'''
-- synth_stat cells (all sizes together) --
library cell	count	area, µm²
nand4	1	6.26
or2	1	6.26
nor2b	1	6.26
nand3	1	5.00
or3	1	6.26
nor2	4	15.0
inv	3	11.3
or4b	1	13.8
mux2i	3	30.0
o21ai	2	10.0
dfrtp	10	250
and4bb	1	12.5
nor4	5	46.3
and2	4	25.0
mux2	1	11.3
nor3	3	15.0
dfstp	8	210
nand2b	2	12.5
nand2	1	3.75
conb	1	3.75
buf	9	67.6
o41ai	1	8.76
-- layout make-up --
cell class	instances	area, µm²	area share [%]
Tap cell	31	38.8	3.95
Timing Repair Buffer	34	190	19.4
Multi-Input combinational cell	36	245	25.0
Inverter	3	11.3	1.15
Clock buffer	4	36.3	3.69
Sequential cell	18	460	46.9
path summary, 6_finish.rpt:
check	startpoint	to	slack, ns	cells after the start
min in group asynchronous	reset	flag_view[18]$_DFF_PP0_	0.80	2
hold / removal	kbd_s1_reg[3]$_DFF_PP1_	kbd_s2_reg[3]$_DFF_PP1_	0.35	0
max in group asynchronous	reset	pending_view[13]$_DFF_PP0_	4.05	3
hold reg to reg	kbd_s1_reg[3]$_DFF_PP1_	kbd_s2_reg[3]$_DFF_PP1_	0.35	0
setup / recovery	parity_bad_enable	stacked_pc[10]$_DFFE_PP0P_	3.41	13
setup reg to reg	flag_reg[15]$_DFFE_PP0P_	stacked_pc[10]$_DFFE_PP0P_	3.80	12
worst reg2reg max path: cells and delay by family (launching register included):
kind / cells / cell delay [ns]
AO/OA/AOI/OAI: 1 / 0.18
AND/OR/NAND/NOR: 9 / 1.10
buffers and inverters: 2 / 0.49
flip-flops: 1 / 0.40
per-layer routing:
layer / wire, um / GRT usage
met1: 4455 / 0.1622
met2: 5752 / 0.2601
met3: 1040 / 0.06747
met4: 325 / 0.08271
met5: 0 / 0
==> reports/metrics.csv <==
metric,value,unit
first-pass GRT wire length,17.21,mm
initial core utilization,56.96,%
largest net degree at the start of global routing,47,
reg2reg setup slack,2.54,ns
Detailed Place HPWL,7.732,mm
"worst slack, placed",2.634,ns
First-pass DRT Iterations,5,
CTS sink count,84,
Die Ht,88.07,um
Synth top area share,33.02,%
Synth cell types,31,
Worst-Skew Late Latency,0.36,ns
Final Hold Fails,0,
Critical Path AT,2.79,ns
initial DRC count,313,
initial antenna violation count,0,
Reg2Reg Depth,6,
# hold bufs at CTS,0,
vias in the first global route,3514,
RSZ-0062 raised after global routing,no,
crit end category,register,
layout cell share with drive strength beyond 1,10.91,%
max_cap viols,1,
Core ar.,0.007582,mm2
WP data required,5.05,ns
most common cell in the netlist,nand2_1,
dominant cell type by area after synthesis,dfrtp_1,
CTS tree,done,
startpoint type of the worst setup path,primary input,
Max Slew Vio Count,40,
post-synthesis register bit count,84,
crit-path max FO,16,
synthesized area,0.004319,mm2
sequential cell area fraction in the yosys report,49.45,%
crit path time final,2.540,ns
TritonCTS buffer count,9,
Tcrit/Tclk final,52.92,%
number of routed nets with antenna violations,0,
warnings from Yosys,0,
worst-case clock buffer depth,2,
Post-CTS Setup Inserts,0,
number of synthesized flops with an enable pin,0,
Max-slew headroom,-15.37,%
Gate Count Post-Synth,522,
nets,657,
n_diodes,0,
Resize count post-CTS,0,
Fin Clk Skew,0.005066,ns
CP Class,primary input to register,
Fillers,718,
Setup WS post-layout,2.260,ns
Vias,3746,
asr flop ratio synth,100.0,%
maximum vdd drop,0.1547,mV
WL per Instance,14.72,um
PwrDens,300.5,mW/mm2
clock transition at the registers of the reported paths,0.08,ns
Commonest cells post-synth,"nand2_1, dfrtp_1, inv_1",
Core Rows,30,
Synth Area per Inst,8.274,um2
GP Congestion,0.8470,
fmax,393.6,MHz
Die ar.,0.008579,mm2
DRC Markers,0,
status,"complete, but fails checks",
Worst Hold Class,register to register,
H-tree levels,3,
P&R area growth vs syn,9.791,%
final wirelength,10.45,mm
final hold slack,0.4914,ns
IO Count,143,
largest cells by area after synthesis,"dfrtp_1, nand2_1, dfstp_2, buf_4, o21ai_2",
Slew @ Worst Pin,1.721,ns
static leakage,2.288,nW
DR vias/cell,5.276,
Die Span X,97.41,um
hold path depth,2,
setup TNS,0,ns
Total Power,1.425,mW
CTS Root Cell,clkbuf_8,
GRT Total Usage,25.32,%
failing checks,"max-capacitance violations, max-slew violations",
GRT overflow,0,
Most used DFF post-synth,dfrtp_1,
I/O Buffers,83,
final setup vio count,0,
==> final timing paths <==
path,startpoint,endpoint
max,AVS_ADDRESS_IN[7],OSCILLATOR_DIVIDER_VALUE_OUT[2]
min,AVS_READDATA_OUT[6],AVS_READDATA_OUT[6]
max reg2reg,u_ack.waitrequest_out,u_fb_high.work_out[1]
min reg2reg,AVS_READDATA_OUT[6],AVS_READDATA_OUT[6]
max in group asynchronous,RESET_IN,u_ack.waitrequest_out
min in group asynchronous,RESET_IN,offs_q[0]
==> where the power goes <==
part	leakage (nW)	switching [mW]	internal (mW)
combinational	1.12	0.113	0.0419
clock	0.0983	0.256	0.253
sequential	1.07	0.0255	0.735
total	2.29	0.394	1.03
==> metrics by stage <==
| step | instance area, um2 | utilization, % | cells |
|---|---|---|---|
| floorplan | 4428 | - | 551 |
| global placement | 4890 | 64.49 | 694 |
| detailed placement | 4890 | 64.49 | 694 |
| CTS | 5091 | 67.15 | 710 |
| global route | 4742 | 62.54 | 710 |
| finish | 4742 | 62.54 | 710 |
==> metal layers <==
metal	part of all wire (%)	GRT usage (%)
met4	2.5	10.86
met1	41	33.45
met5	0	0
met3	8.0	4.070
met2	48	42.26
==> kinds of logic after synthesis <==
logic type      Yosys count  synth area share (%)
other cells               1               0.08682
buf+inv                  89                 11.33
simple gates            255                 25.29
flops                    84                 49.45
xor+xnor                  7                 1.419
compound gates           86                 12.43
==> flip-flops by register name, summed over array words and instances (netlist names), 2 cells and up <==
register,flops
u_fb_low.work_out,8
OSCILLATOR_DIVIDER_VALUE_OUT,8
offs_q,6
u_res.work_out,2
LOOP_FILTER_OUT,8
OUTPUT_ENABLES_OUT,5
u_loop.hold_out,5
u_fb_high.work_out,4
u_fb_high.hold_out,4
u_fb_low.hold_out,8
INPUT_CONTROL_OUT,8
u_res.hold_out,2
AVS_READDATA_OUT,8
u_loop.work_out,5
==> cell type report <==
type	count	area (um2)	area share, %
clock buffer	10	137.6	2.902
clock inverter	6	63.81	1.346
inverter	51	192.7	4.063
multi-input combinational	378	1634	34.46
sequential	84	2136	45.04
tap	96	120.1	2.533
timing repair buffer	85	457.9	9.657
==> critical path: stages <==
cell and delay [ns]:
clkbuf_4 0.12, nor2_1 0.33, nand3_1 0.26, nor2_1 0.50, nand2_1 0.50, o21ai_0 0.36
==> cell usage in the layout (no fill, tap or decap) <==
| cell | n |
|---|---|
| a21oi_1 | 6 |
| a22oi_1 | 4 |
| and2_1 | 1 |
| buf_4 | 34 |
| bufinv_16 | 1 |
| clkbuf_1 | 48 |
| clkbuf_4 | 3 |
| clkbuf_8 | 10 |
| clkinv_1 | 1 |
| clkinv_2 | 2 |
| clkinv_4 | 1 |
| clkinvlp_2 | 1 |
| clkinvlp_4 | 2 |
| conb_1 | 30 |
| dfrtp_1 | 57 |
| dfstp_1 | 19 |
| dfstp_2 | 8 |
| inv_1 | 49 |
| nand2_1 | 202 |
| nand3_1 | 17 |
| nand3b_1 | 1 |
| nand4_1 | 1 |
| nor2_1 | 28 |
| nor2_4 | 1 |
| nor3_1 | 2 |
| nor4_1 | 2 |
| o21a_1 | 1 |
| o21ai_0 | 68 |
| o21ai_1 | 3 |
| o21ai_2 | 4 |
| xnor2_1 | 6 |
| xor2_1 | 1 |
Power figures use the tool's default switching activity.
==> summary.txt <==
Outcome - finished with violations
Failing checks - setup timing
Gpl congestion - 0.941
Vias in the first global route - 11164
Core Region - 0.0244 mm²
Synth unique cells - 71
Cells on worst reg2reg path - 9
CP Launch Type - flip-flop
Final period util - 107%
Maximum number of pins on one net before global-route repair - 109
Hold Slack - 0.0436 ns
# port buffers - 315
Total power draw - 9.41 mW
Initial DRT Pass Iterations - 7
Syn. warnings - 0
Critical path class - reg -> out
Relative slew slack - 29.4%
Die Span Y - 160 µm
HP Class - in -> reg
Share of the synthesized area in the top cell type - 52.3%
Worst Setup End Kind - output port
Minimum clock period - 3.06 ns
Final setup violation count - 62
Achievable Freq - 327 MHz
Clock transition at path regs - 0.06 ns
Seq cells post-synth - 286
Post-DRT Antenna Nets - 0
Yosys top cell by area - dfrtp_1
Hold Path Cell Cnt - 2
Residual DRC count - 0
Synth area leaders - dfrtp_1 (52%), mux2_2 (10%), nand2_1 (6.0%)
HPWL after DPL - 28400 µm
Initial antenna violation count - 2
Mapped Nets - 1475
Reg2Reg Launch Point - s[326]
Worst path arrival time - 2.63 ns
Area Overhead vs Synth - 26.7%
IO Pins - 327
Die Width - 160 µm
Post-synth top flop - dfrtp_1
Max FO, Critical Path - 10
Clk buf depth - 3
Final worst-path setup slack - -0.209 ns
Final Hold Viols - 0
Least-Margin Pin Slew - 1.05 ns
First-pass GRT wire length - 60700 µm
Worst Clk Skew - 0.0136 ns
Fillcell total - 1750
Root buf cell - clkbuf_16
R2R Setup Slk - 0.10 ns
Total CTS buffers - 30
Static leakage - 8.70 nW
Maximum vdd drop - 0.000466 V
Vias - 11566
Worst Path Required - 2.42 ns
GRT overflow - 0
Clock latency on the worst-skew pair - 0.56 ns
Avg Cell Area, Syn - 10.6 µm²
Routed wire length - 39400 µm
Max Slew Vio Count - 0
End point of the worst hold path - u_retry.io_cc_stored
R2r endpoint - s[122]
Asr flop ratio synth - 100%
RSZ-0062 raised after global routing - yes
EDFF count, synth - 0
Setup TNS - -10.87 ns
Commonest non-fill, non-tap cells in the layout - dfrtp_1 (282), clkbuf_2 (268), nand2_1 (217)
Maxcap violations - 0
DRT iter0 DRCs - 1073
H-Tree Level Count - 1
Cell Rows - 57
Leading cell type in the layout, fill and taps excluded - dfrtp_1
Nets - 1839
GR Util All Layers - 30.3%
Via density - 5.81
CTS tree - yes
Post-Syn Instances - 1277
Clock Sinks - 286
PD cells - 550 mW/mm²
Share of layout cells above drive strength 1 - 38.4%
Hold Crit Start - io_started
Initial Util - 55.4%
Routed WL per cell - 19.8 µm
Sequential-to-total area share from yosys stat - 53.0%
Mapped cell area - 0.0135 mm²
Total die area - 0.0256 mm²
'''
TASK OBJECTIVE
Give back exactly the lines of the listing above that run from the line with "First-pass GRT wire length - 60700 µm" to the line with "Nets - 1839", inclusive.

RESPONSE AREA
First-pass GRT wire length - 60700 µm
Worst Clk Skew - 0.0136 ns
Fillcell total - 1750
Root buf cell - clkbuf_16
R2R Setup Slk - 0.10 ns
Total CTS buffers - 30
Static leakage - 8.70 nW
Maximum vdd drop - 0.000466 V
Vias - 11566
Worst Path Required - 2.42 ns
GRT overflow - 0
Clock latency on the worst-skew pair - 0.56 ns
Avg Cell Area, Syn - 10.6 µm²
Routed wire length - 39400 µm
Max Slew Vio Count - 0
End point of the worst hold path - u_retry.io_cc_stored
R2r endpoint - s[122]
Asr flop ratio synth - 100%
RSZ-0062 raised after global routing - yes
EDFF count, synth - 0
Setup TNS - -10.87 ns
Commonest non-fill, non-tap cells in the layout - dfrtp_1 (282), clkbuf_2 (268), nand2_1 (217)
Maxcap violations - 0
DRT iter0 DRCs - 1073
H-Tree Level Count - 1
Cell Rows - 57
Leading cell type in the layout, fill and taps excluded - dfrtp_1
Nets - 1839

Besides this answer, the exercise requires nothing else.